Feeling tired?  No surprise there.  Fatigue is as much a part of living with Multiple Sclerosis as sand is a part of the beach where I live.

It’s interesting, then, that neurologists seem to have no good system for measuring levels of MS fatigue or any treatments that are really effective over the long term.

Physiologists at Colorado State University are raising those issues in a paper titled “Fatigue in Multiple Sclerosis: Misconceptions and Future Research Directions,” published in the Aug. 2 issue of Frontiers in Neurology.  In it, they assert that “fatigue remains poorly understood and [because of that people with MS] continue to suffer from a lack of effective fatigue treatments.”
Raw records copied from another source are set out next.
This design comes from an exercise in tuning for a short achievable clock period and few clock cycles on the open sky130 flow, not from production work. Where RTL was checked, it was by simulation tests only, not by an equivalence proof against the original. Function not checked in run 2: the RTL went through the layout flow alone. Power is estimated from default activity; no workload was simulated.

File: design.v
module dm_cache_wt #(
  parameter int ADDR_W  = 13,
  parameter int INDEX_W = 6
) (
  input  logic              clk,
  input  logic              reset,
  input  logic [ADDR_W-1:0] addr_from_cpu,
  input  logic              rreq_from_cpu,
  input  logic              wreq_from_cpu,
  input  logic [7:0]        wdata_from_cpu,
  output logic [7:0]        rdata_to_cpu,
  output logic              hit_to_cpu,
  output logic              rreq_to_mem,
  output logic [ADDR_W-1:0] raddr_to_mem,
  input  logic [31:0]       rdata_from_mem,
  input  logic              rvalid_from_mem,
  output logic              wreq_to_mem,
  output logic [ADDR_W-1:0] waddr_to_mem,
  output logic [7:0]        wdata_to_mem
);
  localparam int TAG_W = ADDR_W - INDEX_W - 2;
  localparam int LINES = 1 << INDEX_W;
  typedef enum logic [1:0] {
    IDLE,
    MISS_REQ,
    MISS_WAIT,
    REFILL
  } state_t;
  state_t state, state_next;
  logic [LINES-1:0] valid;
  logic [TAG_W-1:0] tag_array  [LINES];
  logic [31:0]      data_array [LINES];
  logic [TAG_W-1:0]   miss_tag;
  logic [INDEX_W-1:0] miss_index;
  logic [31:0]        refill_data;
  logic [TAG_W-1:0]   req_tag;
  logic [INDEX_W-1:0] req_index;
  logic [1:0]         req_offset;
  logic [31:0]        req_line;
  logic               in_idle;
  logic               lookup_hit;
  logic               start_miss;
  logic               issue_write;
  assign req_tag    = addr_from_cpu[ADDR_W-1 -: TAG_W];
  assign req_index  = addr_from_cpu[INDEX_W+1:2];
  assign req_offset = addr_from_cpu[1:0];
  assign req_line   = data_array[req_index];
  assign in_idle     = (state == IDLE);
  assign lookup_hit  = valid[req_index] && (tag_array[req_index] == req_tag);
  assign start_miss  = in_idle && rreq_from_cpu && !wreq_from_cpu && !lookup_hit;
  assign issue_write = in_idle && wreq_from_cpu;
  assign hit_to_cpu   = !reset && in_idle && (rreq_from_cpu || wreq_from_cpu) && lookup_hit;
  assign rdata_to_cpu = hit_to_cpu ? req_line[{req_offset, 3'b000} +: 8] : 8'h00;
  assign rreq_to_mem  = !reset && (state == MISS_REQ);
  assign raddr_to_mem = {miss_tag, miss_index, 2'b00};
  always_comb begin
    state_next = state;
    unique case (state)
      IDLE:      if (start_miss)      state_next = MISS_REQ;
      MISS_REQ:                       state_next = MISS_WAIT;
      MISS_WAIT: if (rvalid_from_mem) state_next = REFILL;
      REFILL:                         state_next = IDLE;
      default:                        state_next = IDLE;
    endcase
  end
  always_ff @(posedge clk) begin
    if (reset) begin
      state        <= IDLE;
      valid        <= '0;
      miss_tag     <= '0;
      miss_index   <= '0;
      wreq_to_mem  <= 1'b0;
      waddr_to_mem <= '0;
      wdata_to_mem <= 8'h00;
    end else begin
      state       <= state_next;
      wreq_to_mem <= issue_write;
      if (issue_write) begin
        waddr_to_mem <= addr_from_cpu;
        wdata_to_mem <= wdata_from_cpu;
      end
      if (start_miss) begin
        miss_tag   <= req_tag;
        miss_index <= req_index;
      end
      if (state == REFILL) valid[miss_index] <= 1'b1;
    end
  end
  always_ff @(posedge clk) begin
    if (state == MISS_WAIT && rvalid_from_mem) refill_data <= rdata_from_mem;
    if (state == REFILL) begin
      tag_array[miss_index]  <= miss_tag;
      data_array[miss_index] <= refill_data;
    end else if (issue_write && lookup_hit) begin
      data_array[req_index][{req_offset, 3'b000} +: 8] <= wdata_from_cpu;
    end
  end
endmodule
File: run.sh
#!/bin/bash
# synth_recipe.tcl (not shown) runs the flow's synth.tcl, then flattens the netlist and writes it again
# the make line also repeats each setting of config.mk as NAME=value (left out here)
make -C /OpenROAD-flow-scripts/flow DESIGN_CONFIG=/design/flow/config.mk WORK_HOME=/design/flow/orfs CLKGATE_MAP_FILE= SYNTH_SCRIPT=/design/flow/synth_recipe.tcl finish
File: config.mk
export PLATFORM = sky130hd
export DESIGN_NAME = dm_cache_wt
export DESIGN_NICKNAME = dm_cache_wt
export VERILOG_FILES = /design/flow/design.v
export SDC_FILE = /design/flow/constraint.sdc
export NUM_CORES = 4
export LEC_CHECK = 0
export CAP_MARGIN = 20
export CORE_MARGIN = 2
export CORE_UTILIZATION = 40
export SLEW_MARGIN = 20
File: constraint.sdc
create_clock -name core_clock -period 6.0 [get_ports {clk}]
set_input_delay 1.2000 -clock core_clock [delete_from_list [all_inputs] [get_ports {clk}]]
set_output_delay 1.2000 -clock core_clock [all_outputs]
set_load 0.01 [all_outputs]
==> summary.txt, run 1 <==
Status: no timing/DRC/antenna violations
Sequential standard cell area: 74100 µm²
Post-synth top cells: 2400 x edfxtp_1, 747 x mux4_2, 538 x nor2_1
Tmin final: 5.94 ns
Tot GR Track Use: 21.3%
FF+latch count, synth: 2499
Synth Area per Inst: 20.8 µm²
Hold_sp: waddr_to_mem[4]
Synth Area in Adders: 0.114%
Compound-cell area share of the yosys netlist: 1.38%
P_leak: 36.5 nW
Worst reg2reg endpoint: data_array[43][25]
Post-Synth Simple-Gate Area: 3.36%
RR Startpoint: tag_array[28][1]
Number of synthesized flops with an enable pin: 2400
# DRC: 0
Nets: 5373
Final GP Congestion: 0.896
RSZ-0062 raised after global routing: false
Count leader, synth: edfxtp_1
Worst reg-to-reg path cell count: 13
Via Count: 50329
CP Max Fanout: 12
Ys Warns: 1
Detailed-route vias per instance: 5.77
Predominant post-synthesis flop cell: edfxtp_1
Crit. Startpoint: addr_from_cpu[2]
PortBufs: 100
Worst-case clock buffer depth: 4
IO Pins: 103
Fraction of layout instances using a drive strength above 1: 30.8%
Post-synthesis cell type count: 59
DP HPWL: 179 mm
Final hold vios: 0
Final WL: 268 mm
CTS clk-pin slew, worst paths: 0.06 ns
Fillers: 19971
Drt initial violations: 5742
VDD IR-drop max: 0.284 mV
Setup-failing EPs final: 0
Register area share after synthesis: 75.0%
Root Buffer: clkbuf_16
Fin crit share: 99.0%
Hold WC Path Type: flop to flop
Die Span Y: 501 µm
Rows: 182
Total CTS buffers: 275
Max Slew Vio Count: 0
DR WL/cell: 30.8 µm
Global route overflow: 0
Drt first pass iters: 5
Initial antenna violation count: 8
Die width: 501 µm
Multiplexer share of the synthesized area: 18.4%
Reg-to-reg setup timing slack: 1.13 ns
Worst hold slack: 0.454 ns
Design area: 116000 µm²
Synthesized area: 98700 µm²
CTS tree: done
Rel. slew slack: 23.0%
Synth area leaders: edfxtp_1 73%, mux4_2 17%, nor2_1 2.0%, dfxtp_1 2.0%, mux2i_1 1.1%
Top cell type's share of synthesized area: 73.0%
WP data required: 4.80 ns
Worst Path Arrival: 4.74 ns
Worst-Margin Slew: 1.15 ns
Post-DRT Antenna Nets: 0
CTS sink count: 2499
Main combinational cell family by area after synthesis: multiplexers
Post-Synth XOR/XNOR Area: 0.0355%
Worst Setup Start Kind: input port
CP Class: input port to primary output
DP Area: 107000 µm²
Max-cap violations: 0
Starting Density: 40.2%
Area of the multi-input gates: 23600 µm²
Clock Latency Late Sink: 0.93 ns
Core footprint: 246000 µm²
Max Fclk: 168 MHz
Ys async rst share: 0%
Largest net degree at the start of global routing: 88
Crit path to: rdata_to_cpu[6]
Hold-fix buffers, CTS: 0
Die ar.: 251000 µm²
Crit path capture type: primary output
PD cells: 331 nW/µm²
Cells after synthesis: 4751
H-tree Lvls: 5
Post-synth top area cell: edfxtp_1
Final design utilization: 47.3%
Area grow syn2layout: 17.8%
First-pass GRT wire length: 379 mm
Vias in the first global route: 50717
Post-Route Skew: 0.0683 ns
[worst max-delay path, cell delays in order]
cell and delay, ns:
buf_16 0.15, buf_16 0.17, buf_12 0.12, buf_12 0.16, mux4_2 0.53, mux4_2 0.54
mux4_2 0.65, mux4_2 0.58, and3_2 0.29, dlygate4sd2_1 0.29
[report_power, final]
part	internal, W	total (W)	switching, W
Clock	0.00919	0.0158	0.00663
Sequential	0.0195	0.0196	0.0000671
Combinational	0.00115	0.00311	0.00196
Total	0.0299	0.0385	0.00866
[repair_timing]
item                                    4_1_cts  5_1_grt
resized for setup                            46        6
endpoints found under the setup margin        8        2
pin swaps                                     5        5
buffers inserted                             18        0
cloned                                        2        0
endpoints found under the hold margin         0        0
[kinds of logic (layout without fill, tap and decap cells)]
group | count (synthesis) | in the layout
AO/OA/AOI/OAI | 231 | 231
AND/OR/NAND/NOR | 781 | 781
XOR/XNOR | 4 | 4
buffers and inverters | 345 | 1084
adder cells (fa/ha/maj) | 9 | 9
multiplexers | 881 | 881
other | 1 | 8
flip-flops | 2499 | 2499
[metal layers]
layer | wire length (µm) | global-route usage [%] | vias to the layer above
li1 | - | - | 20624
met3 | 22700 | 5.03 | 476
met4 | 12100 | 8.68 | 22
met5 | 155 | 0 | -
met1 | 108000 | 29.2 | 27093
met2 | 125000 | 33.0 | 2114
[registers in the layout (all words and copies together) (netlist names)]
name	count
valid	64
tag_array	320
state	2
waddr_to_mem	13
refill_data	32
wdata_to_mem	8
wreq_to_mem	1
miss_tag	5
miss_index	6
data_array	2048
[cell usage in the layout, fill, tap and decap left out, types with 16 or more instances in the layout]
cell type / count
edfxtp_1: 2400
mux4_2: 747
nor2_1: 531
buf_4: 363
clkbuf_16: 290
mux2i_1: 113
a21oi_1: 112
buf_12: 100
dfxtp_1: 94
clkdlybuf4s50_1: 85
nand2_1: 83
clkbuf_1: 56
clkinv_1: 52
nand3_1: 47
inv_1: 43
clkinv_2: 39
o21ai_4: 32
nor2b_1: 21
mux2_2: 20
a211oi_1: 16
o21ai_0: 16
[worst min path at each step]
stage | slack [ns] | depth (start not counted) | end
floorplan | 0.43 | 2 | valid[10]
global placement | 0.44 | 2 | valid[18]
detailed placement | 0.45 | 2 | waddr_to_mem[4]
global route | 0.48 | 2 | wdata_to_mem[4]
CTS | 0.46 | 2 | waddr_to_mem[4]
finish | 0.45 | 2 | waddr_to_mem[4]
[layout make-up]
class,count,area share (%)
timing repair buffer,577,5.23
multi-input combinational,1908,20.3
tap,3220,3.47
antenna,6,0.0129
sequential,2499,63.7
clock inverter,111,0.654
clock buffer,351,6.47
inverter,45,0.152
[per-stage QoR]
stage / instances / power (W) / setup slack (ns) / setup TNS, ns
6_report: 8717 / 0.0385 / 0.0607 / 0
4_1_cts: 8710 / 0.0388 / -0.0829 / -0.0829
5_1_grt: 8711 / 0.0396 / 0.0118 / 0
3_5_place_dp: 8228 / 0.0230 / -0.979 / -15.86
3_3_place_gp: 8228 / 0.0229 / -1.04 / -12.12
2_1_floorplan: 4752 / 0.0215 / -0.833 / -106.58
Testbench counts, summed over its fixed seeds: cycles 56,587.
==> inputs of run 2 (changes only) <==
==> design.v (replaced) <==
module dm_cache_wt #(
  parameter int ADDR_W  = 13,
  parameter int INDEX_W = 6
) (
  input  logic              clk,
  input  logic              reset,
  input  logic [ADDR_W-1:0] addr_from_cpu,
  input  logic              rreq_from_cpu,
  input  logic              wreq_from_cpu,
  input  logic [7:0]        wdata_from_cpu,
  output logic [7:0]        rdata_to_cpu,
  output logic              hit_to_cpu,
  output logic              rreq_to_mem,
  output logic [ADDR_W-1:0] raddr_to_mem,
  input  logic [31:0]       rdata_from_mem,
  input  logic              rvalid_from_mem,
  output logic              wreq_to_mem,
  output logic [ADDR_W-1:0] waddr_to_mem,
  output logic [7:0]        wdata_to_mem
);
  localparam int TAG_W = ADDR_W - INDEX_W - 2;
  localparam int LINES = 1 << INDEX_W;
  logic [LINES-1:0] valid;
  logic [TAG_W-1:0] tag_array  [LINES];
  logic [31:0]      data_array [LINES];
  logic waiting;
  logic [TAG_W-1:0]   req_tag;
  logic [INDEX_W-1:0] req_index;
  logic [1:0]         req_offset;
  logic [31:0]        req_line;
  logic               lookup_hit;
  logic               fill;
  assign req_tag    = addr_from_cpu[ADDR_W-1 -: TAG_W];
  assign req_index  = addr_from_cpu[INDEX_W+1:2];
  assign req_offset = addr_from_cpu[1:0];
  assign req_line   = waiting ? rdata_from_mem : data_array[req_index];
  assign lookup_hit = valid[req_index] && (tag_array[req_index] == req_tag);
  assign fill       = waiting && rvalid_from_mem;
  assign hit_to_cpu   = waiting ? rvalid_from_mem : lookup_hit;
  assign rdata_to_cpu = req_line[{req_offset, 3'b000} +: 8];
  assign rreq_to_mem  = rreq_from_cpu && !waiting && !lookup_hit;
  assign raddr_to_mem = {addr_from_cpu[ADDR_W-1:2], 2'b00};
  assign wreq_to_mem  = wreq_from_cpu && !reset;
  assign waddr_to_mem = addr_from_cpu;
  assign wdata_to_mem = wdata_from_cpu;
  always_ff @(posedge clk) begin
    if (reset) begin
      waiting <= 1'b0;
      valid   <= '0;
    end else begin
      if (rreq_to_mem) waiting <= 1'b1;
      else if (rvalid_from_mem) waiting <= 1'b0;
      if (fill) valid[req_index] <= 1'b1;
    end
  end
  always_ff @(posedge clk) begin
    if (fill) begin
      tag_array[req_index]  <= req_tag;
      data_array[req_index] <= rdata_from_mem;
    end else if (wreq_from_cpu && lookup_hit) begin
      data_array[req_index][{req_offset, 3'b000} +: 8] <= wdata_from_cpu;
    end
  end
endmodule
==> run 2 against run 1 <==
Effect of this change:
- the layout now fails its checks (setup timing)
- power down 7.1%
- clock skew increased by 0.011 ns
- sequential power down 5%
- non-clock buffer count grew 304
- synthesized cell count up 15%
- sequential share of layout area increased by 1.8 points
- setup slack lost 0.10 ns
- worst hold slack gained 0.010 ns
- count of clock-buffer cells in the layout is 57 lower
- critical path type unchanged
- highest routed layer unchanged
==> summary.txt, run 2 <==
Worst-Margin Slew: 1.03 ns
Finished Layout Cells: 9382
Buf+Inv Stages, Crit Path: 6
Worst-path cell chain: clkbuf_8 -> buf_12 -> nor3_2 -> buf_4 -> buf_12 -> buf_12 -> a22oi_1 -> a41oi_1 -> nor4_2 -> nand3_1 -> o211ai_1 -> nand4_1 -> clkdlybuf4s50_1
Count leader, synth: edfxtp_1
Post-synth top area cell: edfxtp_1
Core footprint: 230000 µm²
Initial antenna violation count: 17
CP top delay family: buffers and inverters
Ys async rst share: 0%
First-pass GRT wire length: 441 mm
Starting Density: 40.2%
Post-route setup slack: -0.0430 ns
CP dominant cell by count: buf_12
Post-synth top cells: 2368 x edfxtp_1, 645 x a22oi_1, 440 x nor2_1
DP HPWL: 209 mm
Rows: 176
Die ar.: 235000 µm²
Tmin final: 6.04 ns
Predominant post-synthesis flop cell: edfxtp_1
VDD IR-drop max: 0.312 mV
RSZ-0062 raised after global routing: true
CTS sink count: 2433
Largest reg by FF count: data_array
PortBufs: 100
Global route overflow: 0
PD cells: 324 nW/µm²
Slowest stage delay, CP: 0.60 ns
Largest net degree at the start of global routing: 67
Hold_sp: valid[17]
Detailed-route vias per instance: 6.29
CP max stage cell: clkdlybuf4s50_1
Worst reg-to-reg path cell count: 13
Design area: 111000 µm²
DR WL/cell: 34.2 µm
Placed Cells: 8921
Worst Setup Start Kind: input port
P_leak: 35.3 nW
H-tree Lvls: 4
Final hold vios: 0
Die Span Y: 485 µm
Most frequent cells in the layout: 2368 x edfxtp_1, 680 x buf_4, 645 x a22oi_1, 438 x nor2_1, 236 x clkbuf_16
Worst hold stages: 2
Drt initial violations: 8936
Max Fclk: 165 MHz
Area grow syn2layout: 19.6%
CP Max Fanout: 37
Synth area leaders: edfxtp_1 77%, a22oi_1 5.2%, nor2_1 1.8%, a221oi_1 1.5%, dfxtp_1 1.4%
Synth Area per Inst: 17.0 µm²
RR Startpoint: tag_array[38][1]
Post-synthesis cell type count: 84
Post-DRT Antenna Nets: 0
Number of synthesized flops with an enable pin: 2368
Final WL: 321 mm
Worst-case clock buffer depth: 3
CTS clk-pin slew, worst paths: 0.06 ns
Synthesized area: 92400 µm²
Total CTS buffers: 233
Crit. Startpoint: addr_from_cpu[2]
Setup-failing EPs final: 4
IO Pins: 103
Final GP Congestion: 0.955
Drt first pass iters: 8
Hold WC Path Type: flop to flop
WP data required: 4.80 ns
Post-Route Skew: 0.0791 ns
DP Area: 102000 µm²
Leading cell type in the layout, fill and taps excluded: edfxtp_1
CP Class: input port to primary output
Critical path depth: 13
Worst Path Arrival: 4.84 ns
Rel. slew slack: 30.8%
Cells after synthesis: 5447
Ys Warns: 1
Vias in the first global route: 55467
Max reg flops: 2048
CTS tree: done
Top cell type's share of synthesized area: 77.0%
Crit path capture type: primary output
FF+latch count, synth: 2433
Clock Latency Late Sink: 0.90 ns
Die width: 485 µm
Top Registers: data_array x2048, tag_array x320, valid x64
Nets: 6199
# DRC: 0
Status: failed layout checks
Tot GR Track Use: 26.6%
Root Buffer: clkbuf_16
Max Slew Vio Count: 0
Fin crit share: 101%
Failed Checks: setup timing
Max-cap violations: 0
Via Count: 59054
Fraction of layout instances using a drive strength above 1: 20.9%
Register area share after synthesis: 78.4%
Hold-fix buffers, CTS: 0
==> run 2: final timing paths <==
check | end | slack [ns]
setup / recovery | rdata_to_cpu[6] | -0.04
hold / removal | valid[17] | 0.46
setup reg to reg | data_array[27][7] | 1.70
hold reg to reg | valid[17] | 0.46
==> run 2: cell type report <==
class,instances,area (µm²)
Fill cell,19272,119000
Sequential cell,2433,72400
Multi-Input combinational cell,2565,18400
Timing Repair Buffer,881,8130
Clock buffer,294,6110
Tap cell,3026,3790
Clock inverter,138,1550
Inverter,23,86.3
Antenna cell,22,55.1
==> run 2: power by group <==
part	total, W	internal, W	switching (W)
Clock	0.0149	0.00842	0.00644
Combinational	0.00228	0.000721	0.00156
Sequential	0.0187	0.0187	0.00000796
==> run 2: layer usage <==
layer	up-vias	share of wire (%)	GRT usage (%)
li1	23799	-	-
met1	30219	37	36.1
met2	4228	44	39.7
met3	790	13	7.23
met4	18	5.6	12.9
met5	-	0.040	0
==> run 2: worst register-to-register path: stages (launching register included) <==
cell	delay (ns)
edfxtp_1	0.38
mux4_2	0.49
a221o_1	0.36
a222oi_1	0.30
buf_4	0.19
o211ai_1	0.11
xor2_1	0.18
buf_4	0.16
a2111oi_4	0.34
nand3_4	0.13
buf_12	0.17
nor4_4	0.23
buf_12	0.18
mux2_4	0.65
==> run 2: timing repair <==
| item | in CTS | in global routing |
|---|---|---|
| gates resized for setup | 25 | 26 |
| buffers inserted | 8 | 1 |
| pin swaps | 9 | 12 |
| hold endpoints to repair | 0 | 0 |
| setup endpoints to repair | 7 | 10 |
==> run 2: logic make-up after synthesis <==
logic type	Yosys count	synth area share, %
adders and majority gates	4	0.0542
xor gates and xnor gates	7	0.0664
other	1	0.00406
AOI/OAI and AO/OA	1498	12.1
DFF	2433	78.4
and+or+nand+nor	822	4.04
buffers and inverters	450	2.10
muxes	232	3.28
==> run 2: per-stage QoR <==
| stage | TNS [ns] | setup WS [ns] | util (%) | total power (W) | hold WS (ns) |
|---|---|---|---|---|---|
| 5_1_grt | -0.0333 | -0.0209 | 48.0 | 0.0366 | 0.495 |
| 4_1_cts | -0.0613 | -0.0613 | 48.0 | 0.0358 | 0.469 |
| 2_1_floorplan | 0 | 0.596 | - | 0.0200 | 0.431 |
| 6_report | -0.0982 | -0.0430 | 48.1 | 0.0358 | 0.465 |
| 3_3_place_gp | -1.23 | -0.343 | 44.6 | 0.0212 | 0.443 |
| 3_5_place_dp | -1.26 | -0.384 | 44.6 | 0.0212 | 0.454 |
==> inputs of run 3 (changes only) <==
--- a/design.v
+++ b/design.v
@@ -28,15 +28,42 @@
   logic [INDEX_W-1:0] req_index;
   logic [1:0]         req_offset;
-  logic [31:0]        req_line;
-  logic               lookup_hit;
-  logic               fill;
   assign req_tag    = addr_from_cpu[ADDR_W-1 -: TAG_W];
   assign req_index  = addr_from_cpu[INDEX_W+1:2];
   assign req_offset = addr_from_cpu[1:0];
-  assign req_line   = waiting ? rdata_from_mem : data_array[req_index];
-  assign lookup_hit = valid[req_index] && (tag_array[req_index] == req_tag);
-  assign fill       = waiting && rvalid_from_mem;
+  logic [7:0]       dec_lo, dec_hi;
+  logic [3:0]       dec_off;
+  logic [LINES-1:0] sel_line;
+  always_comb begin
+    for (int k = 0; k < 8; k++) begin
+      dec_lo[k] = (req_index[2:0] == 3'(k));
+      dec_hi[k] = (req_index[5:3] == 3'(k));
+    end
+    for (int k = 0; k < 4; k++) dec_off[k] = (req_offset == 2'(k));
+    for (int i = 0; i < LINES; i++) sel_line[i] = dec_hi[i / 8] && dec_lo[i % 8];
+  end
+  logic [LINES-1:0] match;
+  logic             lookup_hit;
+  logic [31:0]      cache_word;
+  always_comb begin
+    lookup_hit = 1'b0;
+    cache_word = '0;
+    for (int i = 0; i < LINES; i++) begin
+      match[i]   = valid[i] && (tag_array[i] == req_tag);
+      lookup_hit = lookup_hit | (sel_line[i] & match[i]);
+      cache_word = cache_word | ({32{sel_line[i]}} & data_array[i]);
+    end
+  end
+  logic [7:0] byte_out;
+  always_comb begin
+    byte_out = '0;
+    for (int k = 0; k < 4; k++)
+      byte_out = byte_out
+               | ({8{dec_off[k] & !waiting}} & cache_word[8*k +: 8])
+               | ({8{dec_off[k] &  waiting}} & rdata_from_mem[8*k +: 8]);
+  end
+  logic fill;
+  assign fill = waiting && rvalid_from_mem;
   assign hit_to_cpu   = waiting ? rvalid_from_mem : lookup_hit;
-  assign rdata_to_cpu = req_line[{req_offset, 3'b000} +: 8];
+  assign rdata_to_cpu = byte_out;
   assign rreq_to_mem  = rreq_from_cpu && !waiting && !lookup_hit;
   assign raddr_to_mem = {addr_from_cpu[ADDR_W-1:2], 2'b00};
--- a/config.mk
+++ b/config.mk
@@ -9,3 +9,4 @@
 export CORE_MARGIN = 2
 export CORE_UTILIZATION = 40
+export SETUP_SLACK_MARGIN = 1.5
 export SLEW_MARGIN = 20
==> run 3 against run 2 <==
Effect of this change:
- the run now finishes clean
- largest power group unchanged
- global-route usage rose by 6.4 points
- flip-flop and latch count did not move
- clock skew rose by 0.0054 ns
- power fell by 0.87%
The paper points to research by B.M. Kluger and others, and puts it this way: “Current treatments are nonspecifically targeted to a vaguely defined symptom with unsatisfactory outcomes.”  In addition, says Kugler, MS studies often fail to understand the difference between fatigue, depression and lack of sleep.  I translate those statements to say: They’re shooting in the dark.

Defining MS fatigue

The Colorado State physiologists hope to find a way to shine a light on that target.  They begin by offering this definition of fatigue: “The decrease in physical and/or mental performance that results from changes in central, psychological, and/or peripheral factors.” They define “central” factors as things related to the central nervous system.  “Psychological” factors include mood disorders, motivation, performance feedback, and arousal. “Peripheral” factors are physical changes.

All of these depend upon what the authors call “conditional dependencies”: what the person with MS is doing, the conditions (e.g., heat and cold) where the person is, and the physical and mental condition of that person.  These all interact with each other, as well as with the “factors” listed in my previous paragraph.

Assessing MS fatigue

Since MS fatigue isn’t a one-size-fits-all problem, the physiologists suggest that doctors measure it using multiple tests. These include electromyography, metabolic measurements,  transcranial magnetic stimulation, magnetic resonance imaging (MRI), and near infrared spectroscopy.

Then, overlay the test results against the standard definition of fatigue that the Colorado State physiologists have proposed. “By using a uniformed understanding and measurement of fatigue,” they write, “progress may finally be made in effectively treating the symptoms of fatigue and improving quality of life” for MS patients.

A patient’s view

Sounds pretty logical to me.

There’s no doubt that my fatigue is affected by a number of factors, just as the Colorado physiologists suggest: heat, lack of sleep, stress, occasional depression.  If I told a doctor I felt warm I’d expect to have my temperature taken … or my blood pressure measured if I was stressed.  But no one has ever measured my fatigue.

How, and how much, does my fatigue change from day to day, and how can it best be treated?  A drug like Provigil can be prescribed to improve my alertness if my fatigue is due to lack of sleep, but what if it’s due to stress or depression … or a combination of them?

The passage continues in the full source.